Is the EU an optimal fiscal area?
By Nicholas Kyriazis
In 2006, years before the issue became acute, Professor George Halkos and I published a paper examining the issue of tax competition and if the European Union is an Optimal Tax (or Fiscal) Area.1
The issue of an OFA follows the discussion of Optimal Monetary Areas, which predated the establishment of the European Monetary Union. Some authors then had doubted that the European Union in its present state (and membership) was an Optimal Monetary Area, and developments after 2009 seemed to prove them right.
Under the issue of an OFA we propose some criteria for a discussion in order to avoid mistakes as those predating the formation of EMU. Now that the weaknesses of EMU have become clear and the discussion on a fiscal union at European level is “ante portas” this discussion is of major importance.

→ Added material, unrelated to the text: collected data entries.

From an optimization exercise on the open Yosys and OpenROAD flow, aimed at small area and a short achievable clock period; shortcuts taken in it are not production practice. In this exercise RTL edits were held to simulation tests only and were not proved equivalent to the original. Power is estimated from default activity; no workload was simulated.

===== design/flow/config.mk =====
export PLATFORM = sky130hd
export DESIGN_NAME = pipelined_fpadder
export DESIGN_NICKNAME = pipelined_fpadder
export VERILOG_FILES = /design/flow/design.v
export SDC_FILE = /design/flow/constraint.sdc
export NUM_CORES = 4
export LEC_CHECK = 0
export ABC_AREA = 1
export CAP_MARGIN = 20
export CORE_MARGIN = 2
export CORE_UTILIZATION = 40
export CTS_BUF_LIST = sky130_fd_sc_hd__clkbuf_8
export SETUP_SLACK_MARGIN = 2.2
export SLEW_MARGIN = 20
export SYNTH_HIERARCHICAL = 1

===== design/flow/constraint.sdc =====
create_clock -name core_clock -period 7.0 [get_ports {clk}]
set_input_delay 1.4000 -clock core_clock [delete_from_list [all_inputs] [get_ports {clk}]]
set_output_delay 1.4000 -clock core_clock [all_outputs]
set_load 0.01 [all_outputs]

===== design/flow/design.v =====
module fp_mul11 (x, y, s_hn, k_hn, ncin);
	input [10:0] x, y;
	output [14:0] s_hn, k_hn;
	output ncin;
	wire pp0_0 = ~(x[0] & y[0]);
	wire pp0_1 = ~(x[0] & y[1]);
	wire pp0_2 = ~(x[0] & y[2]);
	wire pp0_3 = ~(x[0] & y[3]);
	wire pp0_4 = ~(x[0] & y[4]);
	wire pp0_5 = ~(x[0] & y[5]);
	wire pp0_6 = ~(x[0] & y[6]);
	wire pp0_7 = ~(x[0] & y[7]);
	wire pp0_8 = ~(x[0] & y[8]);
	wire pp0_9 = ~(x[0] & y[9]);
	wire pp0_10 = ~(x[0] & y[10]);
	wire pp1_0 = ~(x[1] & y[0]);
	wire pp1_1 = ~(x[1] & y[1]);
	wire pp1_2 = ~(x[1] & y[2]);
	wire pp1_3 = ~(x[1] & y[3]);
	wire pp1_4 = ~(x[1] & y[4]);
	wire pp1_5 = ~(x[1] & y[5]);
	wire pp1_6 = ~(x[1] & y[6]);
	wire pp1_7 = ~(x[1] & y[7]);
	wire pp1_8 = ~(x[1] & y[8]);
	wire pp1_9 = ~(x[1] & y[9]);
	wire pp1_10 = ~(x[1] & y[10]);
	wire pp2_0 = ~(x[2] & y[0]);
	wire pp2_1 = ~(x[2] & y[1]);
	wire pp2_2 = ~(x[2] & y[2]);
	wire pp2_3 = ~(x[2] & y[3]);
	wire pp2_4 = ~(x[2] & y[4]);
	wire pp2_5 = ~(x[2] & y[5]);
	wire pp2_6 = ~(x[2] & y[6]);
	wire pp2_7 = ~(x[2] & y[7]);
	wire pp2_8 = ~(x[2] & y[8]);
	wire pp2_9 = ~(x[2] & y[9]);
	wire pp2_10 = ~(x[2] & y[10]);
	wire pp3_0 = ~(x[3] & y[0]);
	wire pp3_1 = ~(x[3] & y[1]);
	wire pp3_2 = ~(x[3] & y[2]);
	wire pp3_3 = ~(x[3] & y[3]);
	wire pp3_4 = ~(x[3] & y[4]);
	wire pp3_5 = ~(x[3] & y[5]);
	wire pp3_6 = ~(x[3] & y[6]);
	wire pp3_7 = ~(x[3] & y[7]);
	wire pp3_8 = ~(x[3] & y[8]);
	wire pp3_9 = ~(x[3] & y[9]);
	wire pp3_10 = ~(x[3] & y[10]);
	wire pp4_0 = ~(x[4] & y[0]);
	wire pp4_1 = ~(x[4] & y[1]);
	wire pp4_2 = ~(x[4] & y[2]);
	wire pp4_3 = ~(x[4] & y[3]);
	wire pp4_4 = ~(x[4] & y[4]);
	wire pp4_5 = ~(x[4] & y[5]);
	wire pp4_6 = ~(x[4] & y[6]);
	wire pp4_7 = ~(x[4] & y[7]);
	wire pp4_8 = ~(x[4] & y[8]);
	wire pp4_9 = ~(x[4] & y[9]);
	wire pp4_10 = ~(x[4] & y[10]);
	wire pp5_0 = ~(x[5] & y[0]);
	wire pp5_1 = ~(x[5] & y[1]);
	wire pp5_2 = ~(x[5] & y[2]);
	wire pp5_3 = ~(x[5] & y[3]);
	wire pp5_4 = ~(x[5] & y[4]);
	wire pp5_5 = ~(x[5] & y[5]);
	wire pp5_6 = ~(x[5] & y[6]);
	wire pp5_7 = ~(x[5] & y[7]);
	wire pp5_8 = ~(x[5] & y[8]);
	wire pp5_9 = ~(x[5] & y[9]);
	wire pp5_10 = ~(x[5] & y[10]);
	wire pp6_0 = ~(x[6] & y[0]);
	wire pp6_1 = ~(x[6] & y[1]);
	wire pp6_2 = ~(x[6] & y[2]);
	wire pp6_3 = ~(x[6] & y[3]);
	wire pp6_4 = ~(x[6] & y[4]);
	wire pp6_5 = ~(x[6] & y[5]);
	wire pp6_6 = ~(x[6] & y[6]);
	wire pp6_7 = ~(x[6] & y[7]);
	wire pp6_8 = ~(x[6] & y[8]);
	wire pp6_9 = ~(x[6] & y[9]);
	wire pp6_10 = ~(x[6] & y[10]);
	wire pp7_0 = ~(x[7] & y[0]);
	wire pp7_1 = ~(x[7] & y[1]);
	wire pp7_2 = ~(x[7] & y[2]);
	wire pp7_3 = ~(x[7] & y[3]);
	wire pp7_4 = ~(x[7] & y[4]);
	wire pp7_5 = ~(x[7] & y[5]);
	wire pp7_6 = ~(x[7] & y[6]);
	wire pp7_7 = ~(x[7] & y[7]);
	wire pp7_8 = ~(x[7] & y[8]);
	wire pp7_9 = ~(x[7] & y[9]);
	wire pp7_10 = ~(x[7] & y[10]);
	wire pp8_0 = ~(x[8] & y[0]);
	wire pp8_1 = ~(x[8] & y[1]);
	wire pp8_2 = ~(x[8] & y[2]);
	wire pp8_3 = ~(x[8] & y[3]);
	wire pp8_4 = ~(x[8] & y[4]);
	wire pp8_5 = ~(x[8] & y[5]);
	wire pp8_6 = ~(x[8] & y[6]);
	wire pp8_7 = ~(x[8] & y[7]);
	wire pp8_8 = ~(x[8] & y[8]);
	wire pp8_9 = ~(x[8] & y[9]);
	wire pp8_10 = ~(x[8] & y[10]);
	wire pp9_0 = ~(x[9] & y[0]);
	wire pp9_1 = ~(x[9] & y[1]);
	wire pp9_2 = ~(x[9] & y[2]);
	wire pp9_3 = ~(x[9] & y[3]);
	wire pp9_4 = ~(x[9] & y[4]);
	wire pp9_5 = ~(x[9] & y[5]);
	wire pp9_6 = ~(x[9] & y[6]);
	wire pp9_7 = ~(x[9] & y[7]);
	wire pp9_8 = ~(x[9] & y[8]);
	wire pp9_9 = ~(x[9] & y[9]);
	wire pp9_10 = ~(x[9] & y[10]);
	wire pp10_0 = ~(x[10] & y[0]);
	wire pp10_1 = ~(x[10] & y[1]);
	wire pp10_2 = ~(x[10] & y[2]);
	wire pp10_3 = ~(x[10] & y[3]);
	wire pp10_4 = ~(x[10] & y[4]);
	wire pp10_5 = ~(x[10] & y[5]);
	wire pp10_6 = ~(x[10] & y[6]);
	wire pp10_7 = ~(x[10] & y[7]);
	wire pp10_8 = ~(x[10] & y[8]);
	wire pp10_9 = ~(x[10] & y[9]);
	wire pp10_10 = ~(x[10] & y[10]);
	wire s1 = ~(pp0_9 ^ pp1_8);
	wire k2 = pp0_9 | pp1_8;
	wire s3, k4;
	fp_fa us3 (pp1_9, pp2_8, pp3_7, s3, k4);
	wire s5 = ~(pp4_6 ^ pp5_5);
	wire k6 = pp4_6 | pp5_5;
	wire s7, k8;
	fp_fa us7 (pp2_9, pp3_8, pp4_7, s7, k8);
	wire s9 = ~(pp5_6 ^ pp6_5);
	wire k10 = pp5_6 | pp6_5;
	wire s11, k12;
	fp_fa us11 (pp3_9, pp4_8, pp5_7, s11, k12);
	wire s13 = ~(pp0_6 ^ pp1_5);
	wire k14 = pp0_6 | pp1_5;
	wire s15, k16;
	fp_fa us15 (pp0_7, pp1_6, pp2_5, s15, k16);
	wire s17 = ~(pp3_4 ^ pp4_3);
	wire k18 = pp3_4 | pp4_3;
	wire s19, k20;
	fp_fa us19 (pp0_8, pp1_7, pp2_6, s19, k20);
	wire s21, k22;
	fp_fa us21 (pp3_5, pp4_4, pp5_3, s21, k22);
	wire s23 = ~(pp6_2 ^ pp7_1);
	wire k24 = pp6_2 | pp7_1;
	wire s25, k26;
	fp_fa us25 (pp2_7, pp3_6, pp4_5, s25, k26);
	wire s27, k28;
	fp_fa us27 (pp5_4, pp6_3, pp7_2, s27, k28);
	wire s29, k30;
	fp_fa us29 (pp8_1, pp9_0, s1, s29, k30);
	wire s31, k32;
	fp_fa us31 (pp6_4, pp7_3, pp8_2, s31, k32);
	wire s33, k34;
	fp_fa us33 (pp9_1, k2, s5, s33, k34);
	wire s35, k36;
	fp_fa us35 (pp0_10, pp10_0, s3, s35, k36);
	wire s37, k38;
	fp_fa us37 (pp7_4, pp8_3, pp9_2, s37, k38);
	wire s39, k40;
	fp_fa us39 (k6, s9, pp1_10, s39, k40);
	wire s41, k42;
	fp_fa us41 (pp10_1, k4, s7, s41, k42);
	wire s43, k44;
	fp_fa us43 (pp6_6, pp7_5, pp8_4, s43, k44);
	wire s45, k46;
	fp_fa us45 (pp9_3, k10, pp2_10, s45, k46);
	wire s47, k48;
	fp_fa us47 (pp10_2, k8, s11, s47, k48);
	wire s49, k50;
	fp_fa us49 (pp4_9, pp5_8, pp6_7, s49, k50);
	wire s51, k52;
	fp_fa us51 (pp7_6, pp8_5, pp9_4, s51, k52);
	wire s53, k54;
	fp_fa us53 (pp3_10, pp10_3, k12, s53, k54);
	wire s55, k56;
	fp_fa us55 (pp5_9, pp6_8, pp7_7, s55, k56);
	wire s57, k58;
	fp_fa us57 (pp8_6, pp9_5, pp4_10, s57, k58);
	wire s59, k60;
	fp_fa us59 (pp6_9, pp7_8, pp8_7, s59, k60);
	wire s61 = ~(pp0_4 ^ pp1_3);
	wire k62 = pp0_4 | pp1_3;
	wire s63, k64;
	fp_fa us63 (pp0_5, pp1_4, pp2_3, s63, k64);
	wire s65 = ~(pp3_2 ^ pp4_1);
	wire k66 = pp3_2 | pp4_1;
	wire s67, k68;
	fp_fa us67 (pp2_4, pp3_3, pp4_2, s67, k68);
	wire s69, k70;
	fp_fa us69 (pp5_1, pp6_0, s13, s69, k70);
	wire s71, k72;
	fp_fa us71 (pp5_2, pp6_1, pp7_0, s71, k72);
	wire s73, k74;
	fp_fa us73 (k14, s17, s15, s73, k74);
	wire s75, k76;
	fp_fa us75 (pp8_0, k18, s23, s75, k76);
	wire s77, k78;
	fp_fa us77 (k16, s19, s21, s77, k78);
	wire s79, k80;
	fp_fa us79 (k24, k20, k22, s79, k80);
	wire s81, k82;
	fp_fa us81 (s25, s27, s29, s81, k82);
	wire s83, k84;
	fp_fa us83 (k26, k28, s31, s83, k84);
	wire s85, k86;
	fp_fa us85 (k30, s33, s35, s85, k86);
	wire s87, k88;
	fp_fa us87 (k32, s37, k34, s87, k88);
	wire s89, k90;
	fp_fa us89 (s39, k36, s41, s89, k90);
	wire s91, k92;
	fp_fa us91 (k38, s43, k40, s91, k92);
	wire s93, k94;
	fp_fa us93 (s45, k42, s47, s93, k94);
	wire s95, k96;
	fp_fa us95 (k44, s49, s51, s95, k96);
	wire s97, k98;
	fp_fa us97 (k46, k48, s53, s97, k98);
	wire s99, k100;
	fp_fa us99 (pp10_4, k50, k52, s99, k100);
	wire s101, k102;
	fp_fa us101 (s55, s57, k54, s101, k102);
	wire s103, k104;
	fp_fa us103 (pp9_6, pp5_10, pp10_5, s103, k104);
	wire s105, k106;
	fp_fa us105 (k56, s59, k58, s105, k106);
	wire s107, k108;
	fp_fa us107 (pp7_9, pp8_8, pp9_7, s107, k108);
	wire s109, k110;
	fp_fa us109 (pp6_10, pp10_6, k60, s109, k110);
	wire s111, k112;
	fp_fa us111 (pp8_9, pp9_8, pp7_10, s111, k112);
	wire s113 = ~(pp0_3 ^ pp1_2);
	wire k114 = pp0_3 | pp1_2;
	wire s115, k116;
	fp_fa us115 (pp2_2, pp3_1, pp4_0, s115, k116);
	wire s117, k118;
	fp_fa us117 (pp5_0, k62, s65, s117, k118);
	wire s119, k120;
	fp_fa us119 (k66, k64, s67, s119, k120);
	wire s121, k122;
	fp_fa us121 (k68, s71, k70, s121, k122);
	wire s123, k124;
	fp_fa us123 (k72, s75, k74, s123, k124);
	wire s125, k126;
	fp_fa us125 (k76, k78, s79, s125, k126);
	wire s127, k128;
	fp_fa us127 (k80, s83, k82, s127, k128);
	wire s129, k130;
	fp_fa us129 (k84, s87, k86, s129, k130);
	wire s131, k132;
	fp_fa us131 (k88, s91, k90, s131, k132);
	wire s133, k134;
	fp_fa us133 (s95, k92, k94, s133, k134);
	wire s135, k136;
	fp_fa us135 (k96, s99, k98, s135, k136);
	wire s137, k138;
	fp_fa us137 (s103, k100, s105, s137, k138);
	wire s139, k140;
	fp_fa us139 (s107, k104, s109, s139, k140);
	wire s141, k142;
	fp_fa us141 (pp10_7, k108, s111, s141, k142);
	wire s143, k144;
	fp_fa us143 (pp9_9, pp8_10, pp10_8, s143, k144);
	wire s145 = ~(pp0_2 ^ pp1_1);
	wire k146 = pp0_2 | pp1_1;
	wire s147, k148;
	fp_fa us147 (pp2_1, pp3_0, s113, s147, k148);
	wire s149, k150;
	fp_fa us149 (k114, s61, s115, s149, k150);
	wire s151, k152;
	fp_fa us151 (k116, s63, s117, s151, k152);
	wire s153, k154;
	fp_fa us153 (k118, s69, s119, s153, k154);
	wire s155, k156;
	fp_fa us155 (k120, s73, s121, s155, k156);
	wire s157, k158;
	fp_fa us157 (s77, k122, s123, s157, k158);
	wire s159, k160;
	fp_fa us159 (s81, k124, s125, s159, k160);
	wire s161, k162;
	fp_fa us161 (k126, s85, s127, s161, k162);
	wire s163, k164;
	fp_fa us163 (s89, k128, s129, s163, k164);
	wire s165, k166;
	fp_fa us165 (s93, k130, s131, s165, k166);
	wire s167, k168;
	fp_fa us167 (s97, k132, s133, s167, k168);
	wire s169, k170;
	fp_fa us169 (s101, k134, s135, s169, k170);
	wire s171, k172;
	fp_fa us171 (k102, s137, k136, s171, k172);
	wire s173, k174;
	fp_fa us173 (k106, s139, k138, s173, k174);
	wire s175, k176;
	fp_fa us175 (k110, s141, k140, s175, k176);
	wire s177, k178;
	fp_fa us177 (s143, k112, k142, s177, k178);
	wire s179, k180;
	fp_fa us179 (pp9_10, pp10_9, k144, s179, k180);
	wire [21:0] na = {1'b1, k180, k178, k176, k174, k172, k170, k168, k166, k164, k162, k160, k158, k156, k154, k152, k150, k148, k146, s145, pp0_1, pp0_0};
	wire [21:0] nb = {1'b1, pp10_10, s179, s177, s175, s173, s171, s169, s167, s165, s163, s161, s159, s157, s155, s153, s151, s149, s147, pp2_0, pp1_0, 1'b1};
	wire [7:0] lo = na[6:0] + nb[6:0] + 1'b1;
	assign ncin = lo[7];
	assign s_hn = na[21:7];
	assign k_hn = nb[21:7];
	wire [21:0] ra = {1'b0, ~k180, ~k178, ~k176, ~k174, ~k172, ~k170, ~k168, ~k166, ~k164, ~k162, ~k160, ~k158, ~k156, ~k154, ~k152, ~k150, ~k148, ~k146, ~s145, ~pp0_1, ~pp0_0};
	wire [21:0] rb = {1'b0, ~pp10_10, ~s179, ~s177, ~s175, ~s173, ~s171, ~s169, ~s167, ~s165, ~s163, ~s161, ~s159, ~s157, ~s155, ~s153, ~s151, ~s149, ~s147, ~pp2_0, ~pp1_0, 1'b0};
endmodule
module fp_fa (a, b, c, s, co);
	input a, b, c;
	output s, co;
	assign s = a ^ b ^ c;
	assign co = (a & b) | (a & c) | (b & c);
endmodule
module fp_ha (a, b, s, co);
	input a, b;
	output s, co;
	assign s = a ^ b;
	assign co = a & b;
endmodule
module fp_norm (c, sh, x, eb, pay, rm, sign, nan, inf, res);
	input [14:0] c;       
	input [3:0] sh;       
	input x;              
	input [4:0] eb;       
	input [8:0] pay;      
	input [1:0] rm;
	input sign, nan, inf;
	output [15:0] res;
	wire [14:0] t = c << sh;
	wire d = x & ~t[14];
	wire [13:0] f0 = d ? t[13:0] : t[14:1];
	wire rne = ~rm[1] & ~rm[0];
	wire rup = (~rm[1] & rm[0] & sign) | (rm[1] & ~rm[0] & ~sign);
	wire plus1 = rne & f0[2] & (f0[1] | f0[0] | f0[3]) | rup & (f0[2] | f0[1] | f0[0]);
	wire [10:0] m = f0[13:3];
	wire [10:0] ao;       
	assign ao[0] = 1'b1;
	assign ao[1] = m[0];
	wire a01 = m[0] & m[1];
	wire a23 = m[2] & m[3];
	wire a45 = m[4] & m[5];
	wire a67 = m[6] & m[7];
	wire a89 = m[8] & m[9];
	wire a03 = a01 & a23;
	wire a47 = a45 & a67;
	assign ao[2] = a01;
	assign ao[3] = a01 & m[2];
	assign ao[4] = a03;
	assign ao[5] = a03 & m[4];
	assign ao[6] = a03 & a45;
	assign ao[7] = a03 & a45 & m[6];
	assign ao[8] = a03 & a47;
	assign ao[9] = a03 & a47 & m[8];
	assign ao[10] = a03 & a47 & a89;
	wire all1 = ao[10] & m[10];
	wire [10:0] fr = m ^ ({11{plus1}} & ao);
	wire cout = plus1 & all1;
	wire [4:0] ebm = eb - 5'd1;
	wire [4:0] ebp = eb + 5'd1;
	wire [4:0] x0 = d ? ebm : eb;
	wire [4:0] x1 = d ? eb : ebp;
	wire [4:0] expo = cout ? x1 : x0;
	wire e31 = &eb, e30 = (eb == 5'd30), e00 = (eb == 5'd0);
	wire ovf = f0[13] & (d ? (e00 | (e31 & cout)) : (e31 | (e30 & cout)));
	wire big = ovf & ~(rne | rup);        
	assign res =
		nan ? {1'b1, 5'h1f, 1'b1, pay} :
		(ovf | inf) ? {sign, 4'hf, ~big, {10{big}}} :
		{sign, f0[13] ? expo : 5'd0, fr[9:0]};
endmodule
`timescale 1ns / 1ps
module pipelined_fpadder (a,b,sub,rm,s,clk,clrn,e);
	input clk, clrn;
	input [15:0] a, b;
	input [1:0] rm;
	input sub;
	input e;
	output reg [15:0] s;
	wire [4:0] ea = a[14:10];
	wire [4:0] eb = b[14:10];
	wire ha = |ea;
	wire hb = |eb;
	wire [10:0] ma = {ha, a[9:0]};
	wire [10:0] mb = {hb, b[9:0]};
	wire [4:0] ee = ea + eb + 5'd17;           
	wire a_ff = &ea, b_ff = &eb;
	wire a_f0 = ~|a[9:0], b_f0 = ~|b[9:0];
	wire a_inf = a_ff & a_f0, b_inf = b_ff & b_f0;
	wire a_nan = a_ff & ~a_f0, b_nan = b_ff & ~b_f0;
	wire is_inf = a_inf | b_inf;
	wire is_nan = a_nan | b_nan | ((sub ^ a[15] ^ b[15]) & a_inf & b_inf);
	wire [8:0] nan9 = (a[8:0] > b[8:0]) ? a[8:0] : b[8:0];
	function [3:0] lz10;
		input [9:0] f;
		reg [15:0] g;
		reg [7:0] h8;
		reg [3:0] h4;
		reg [1:0] h2;
		reg z8, z4, z2;
		begin
			g = {f, 6'b111111};
			z8 = ~|g[15:8];
			h8 = z8 ? g[7:0] : g[15:8];
			z4 = ~|h8[7:4];
			h4 = z4 ? h8[3:0] : h8[7:4];
			z2 = ~|h4[3:2];
			h2 = z2 ? h4[1:0] : h4[3:2];
			lz10 = {z8, z4, z2, ~h2[1]};
		end
	endfunction
	wire [3:0] za = lz10(a[9:0]);
	wire [3:0] zb = lz10(b[9:0]);
	wire [3:0] la = ha ? 4'd0 : za + 4'd1;
	wire [3:0] lb = hb ? 4'd0 : zb + 4'd1;
	wire [4:0] ll = la + lb;
	wire [14:0] psn, pkn;
	wire pncin;
	fp_mul11 mul (.x(ma), .y(mb), .s_hn(psn), .k_hn(pkn), .ncin(pncin));
	reg [13:0] r_sn, r_kn;
	reg r_ncin;
	reg [4:0] r_e;
	reg [4:0] r_ll;
	reg [1:0] r_rm;
	reg r_sign, r_nan, r_inf;
	reg r_v;
	always @(posedge clk or negedge clrn) begin
		if (!clrn) r_v <= 0;
		else if (e) r_v <= 1'b1;
	end
	always @(posedge clk) begin
		if (e) begin
			r_sn <= psn[13:0];    
			r_kn <= pkn[13:0];
			r_ncin <= pncin;
			r_e <= is_nan ? nan9[8:4] : ee;      
			r_ll <= is_nan ? {1'b0, nan9[3:0]} : ll;
			r_rm <= rm;
			r_sign <= a[15] ^ b[15];
			r_nan <= is_nan;
			r_inf <= is_inf;
		end
	end
	wire [15:0] r_cw = {1'b0, r_sn, r_ncin} + {1'b0, r_kn, r_ncin};
	wire [14:0] r_c = ~r_cw[15:1];
	wire [15:0] res;
	wire ez = ~|r_e;
	wire [4:0] mm = {r_e[4:1], r_e[0] | ez};   
	wire r_x = r_ll < mm;
	wire [4:0] shu = r_x ? r_ll : mm;
	wire [3:0] r_sh = shu[4] ? 4'd15 : shu[3:0];
	wire [4:0] r_eb = r_e + 5'd1 - {1'b0, r_sh};
	fp_norm norm (.c(r_c), .sh(r_sh), .x(r_x), .eb(r_eb), .pay({r_e, r_ll[3:0]}), .rm(r_rm), .sign(r_sign),
		.nan(r_nan), .inf(r_inf), .res(res));
	wire [15:0] res_v = res & {16{r_v}};
	always @(posedge clk or negedge clrn) begin
		if (!clrn) s <= 0;
		else if (e) s <= res_v;
	end
endmodule

===== design/flow/flow/run.sh =====
#!/bin/bash
# The standard layout, with plain buffers (not delay buffers) on the ports.
set -euo pipefail
bash standard.sh "BUFFER_PORTS_ARGS=-buffer_cell sky130_fd_sc_hd__buf_1" finish > make_finish.log 2>&1

===== design/flow/standard.sh =====
#!/bin/bash
# synth_recipe.tcl (not shown) runs the flow's synth.tcl, then flattens the netlist and writes it again
# the make line also repeats each setting of config.mk as NAME=value (left out here)
make -C /OpenROAD-flow-scripts/flow DESIGN_CONFIG=/design/flow/config.mk WORK_HOME=/design/flow/orfs CLKGATE_MAP_FILE= SYNTH_SCRIPT=/design/flow/synth_recipe.tcl "${@:-finish}"

==> metrics.cfg, run 1 <==
[sta]
setup-violations-final=0
finalSetupTns_ns=0
maxSlewHeadroom_pct=36.1
max_freq_ghz=0.223
fin_hold_ws_ns=0.477
setup_ws_ns=2.51
drv_slew=0
rsz0062_at_grt=false
tightest_slew_ns=0.959
clock_skew_ns=0.0167
finalHoldViolations=0
fin_crit_sh_pct=64.1
post-route-min-period_ns=4.49

[power_and_ir_drop]
power_mw=3.35
power_density_nw_per_um2=360
ir_worst_vdd_mv=0.140
power_leakage_nw=4.43

[final_layout]
area_growth_syn_to_layout_pct=6.31
diodes=0
finalNonFillerCells=1447
drive_gt1_share_pct=8.83
nets=1351

[detailed_routing]
viasPerCell=5.08
drcViolationCount=0
drt_iter0_drc=487
dr_total_vias=7357
ant_nets=0
routed_wl_mm=20.5
first_pass_iters=6
wl_per_cell_um=14.2

[synth]
synth_area_um2=8760
yosysWarnings=7
synth_cells=1147
synth_area_per_cell_um2=7.64
synth_nets=1336

[clock_tree]
cts_root_buffer=clkbuf_8
clk_pin_slew_ns=0.07
cts_made_buffers=9
clock_path_buffers=2
clock-sinks=61
clk_latency_ns=0.35
cts_tree=built
htree_num_levels=3

[min_path]
min_path_type=register to register

[setup_path]
startpoint_type=primary input
required_ns=7.08
end_kind=register
critPathKind=primary input to register
cp.arrival_ns=4.56
path_max_fanout=14

[placed_design]
place_congestion=0.826
portBuffers=53
dp_cells=1409
pre_cts_ws_ns=1.87
dp_hpwl_mm=15.6

[status]
status=no timing/DRC/antenna violations

[floorplan]
start_util_pct=40.4
io_pins=54
core-area_um2=21700
die_h_um=152
dieWidth_um=152
dieArea_um2=23100
rows=54

[global_route]
grt_max_degree=36
gr-total-overflow=0
grtUsageTotal_pct=18.1
grt_pass1_vias=7139
antenna_found_initial=0
grt_pass1_wl_mm=34.6

[flow_run]
cap_viol_max_count=0

-- flip-flops by register name, summed over array words and instances (netlist names), 2 cells and up --
signal,count
r_rm,2
r_sn,14
r_ll,5
r_kn,14
r_e,5
s,16
-- metrics by stage --
stage / utilization [%] / instance area (um^2)
after global routing: 42.9 / 9310
after detailed placement: 40.8 / 8840
after global placement: 40.8 / 8840
final: 42.9 / 9310
after floorplan: - / 8760
after CTS: 42.0 / 9120
-- critical path: stages --
cell and delay, ns:
buf_1 0.61, nand2_1 0.17, fa_1 0.59, fa_1 0.44, fa_1 0.40, fa_1 0.51, fa_1 0.43
-- per-layer routing --
layer  vias up  track usage [%]  part of all wire, %
met1      3469             24.5                   46
met5         -                0                    0
met3        29             1.94                  3.9
li1       3675                -                    -
met4         0             6.19                  2.3
met2       184             30.4                   48
-- path summary, 6_finish.rpt --
| kind | depth (start not counted) | from | endpoint | slack [ns] |
|---|---|---|---|---|
| max in group asynchronous | 1 | clrn | s[2]$_DFFE_PN0P_ | 5.24 |
| worst max register to register | 31 | r_e[2]$_DFFE_PP_ | s[13]$_DFFE_PN0P_ | 2.61 |
| worst max-delay path | 7 | a[2] | r_kn[5]$_DFFE_PP_ | 2.51 |
| worst min-delay path | 2 | s[15]$_DFFE_PN0P_ | s[15]$_DFFE_PN0P_ | 0.48 |
| min in group asynchronous | 1 | clrn | s[10]$_DFFE_PN0P_ | 1.17 |
| worst min register to register | 2 | s[15]$_DFFE_PN0P_ | s[15]$_DFFE_PN0P_ | 0.48 |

OFA is a benchmark area satisfying the following:
First, countries participating into it should have relatively similar economic structures, as to GDP per head, sectoral contribution to GDP, etc. two countries like Germany and the Netherlands could more easily form an OFA than say, Luxembourg and Turkey, which present very dissimilar structural characteristics. These structural differences imply great differences in the fiscalities of the two states, i.e. their revenues and expenditures, and, taxation. Countries with such differences should (and cannot) belong to the same OFA.
Second, what we call, similar “tax cultures”; It is a well known issue in institutional economics that customs and norms are slow to change. Laws may be changed but they may not be implemented if they encounter strong resistance in society due to encounter strong resistance in society due to established customs. Today’s Greece, with continuing tax evasion, black economy etc seems to be a case illustrating this. “Tax culture” in particular shows the citizens attitude towards fiscal (and government) administration, varying from trust to total mistrust. Northern European countries (like the Scandinavian, Germany, etc) are characterized by high trust while Southern European ones by mistrust. Obviously countries with very high different “tax cultures” cannot form an OFA.
Third, “fiscal stance” a point that captures the fact that today’s situation is dependent on past fiscal decisions. Countries with similar fiscal stances can easily form an OFA, but countries with divergent ones, have difficulties seen again with the great problems of adaptation of southern European countries.
Fourth, the effectiveness of fiscal administration, which combines two elements, first tax collection costs, total government cost, corruption and fraud, etc, that may be labeled the “quality” of the administration and second, the effectiveness of fiscal policy itself, i.e. the degree to which policy aims are achieved, the “ correctness” of the aims, etc.
Here again, the diversity among member states are great. The cost of government in Greece for example was 6.5 percent of GDP (it has gone a bit down) compared to an EU average of 3.5 percent which is a measure of wastefulness. Each 1 percent reduction of this corresponds to about 2 billion euro. This again means that if the cost of government in Greece reaches the EU average, then we would have achieved a saving of 6 billion more than double the revenue collected by the wealth tax on property.
Second, the degree of achieving mainly long-term policy aims is very variable. In general, Northern countries are better in this respect too. Taking the recent Greek example again, fiscal policy has failed in part to achieve its aims, creating substantial costs, both concerning unemployment (26.7 percent in January) and “collateral damage” to the environment. Here, the increase of taxation on heating fuel (by about 20 percent) to reach the level of transportation fuel, resulted according to estimates to a reduction of 80 percent in demand which makes clear that total revenue out of this source will be lower than before the tax increase. Since consumers have switched to less clean sources of heating (wood, pallets, coal, etc) pollution has increased (by six times in Athens for some days) creating long-term health problems which will be translated in the future in higher health care costs. This is a dismal failure of fiscal policy.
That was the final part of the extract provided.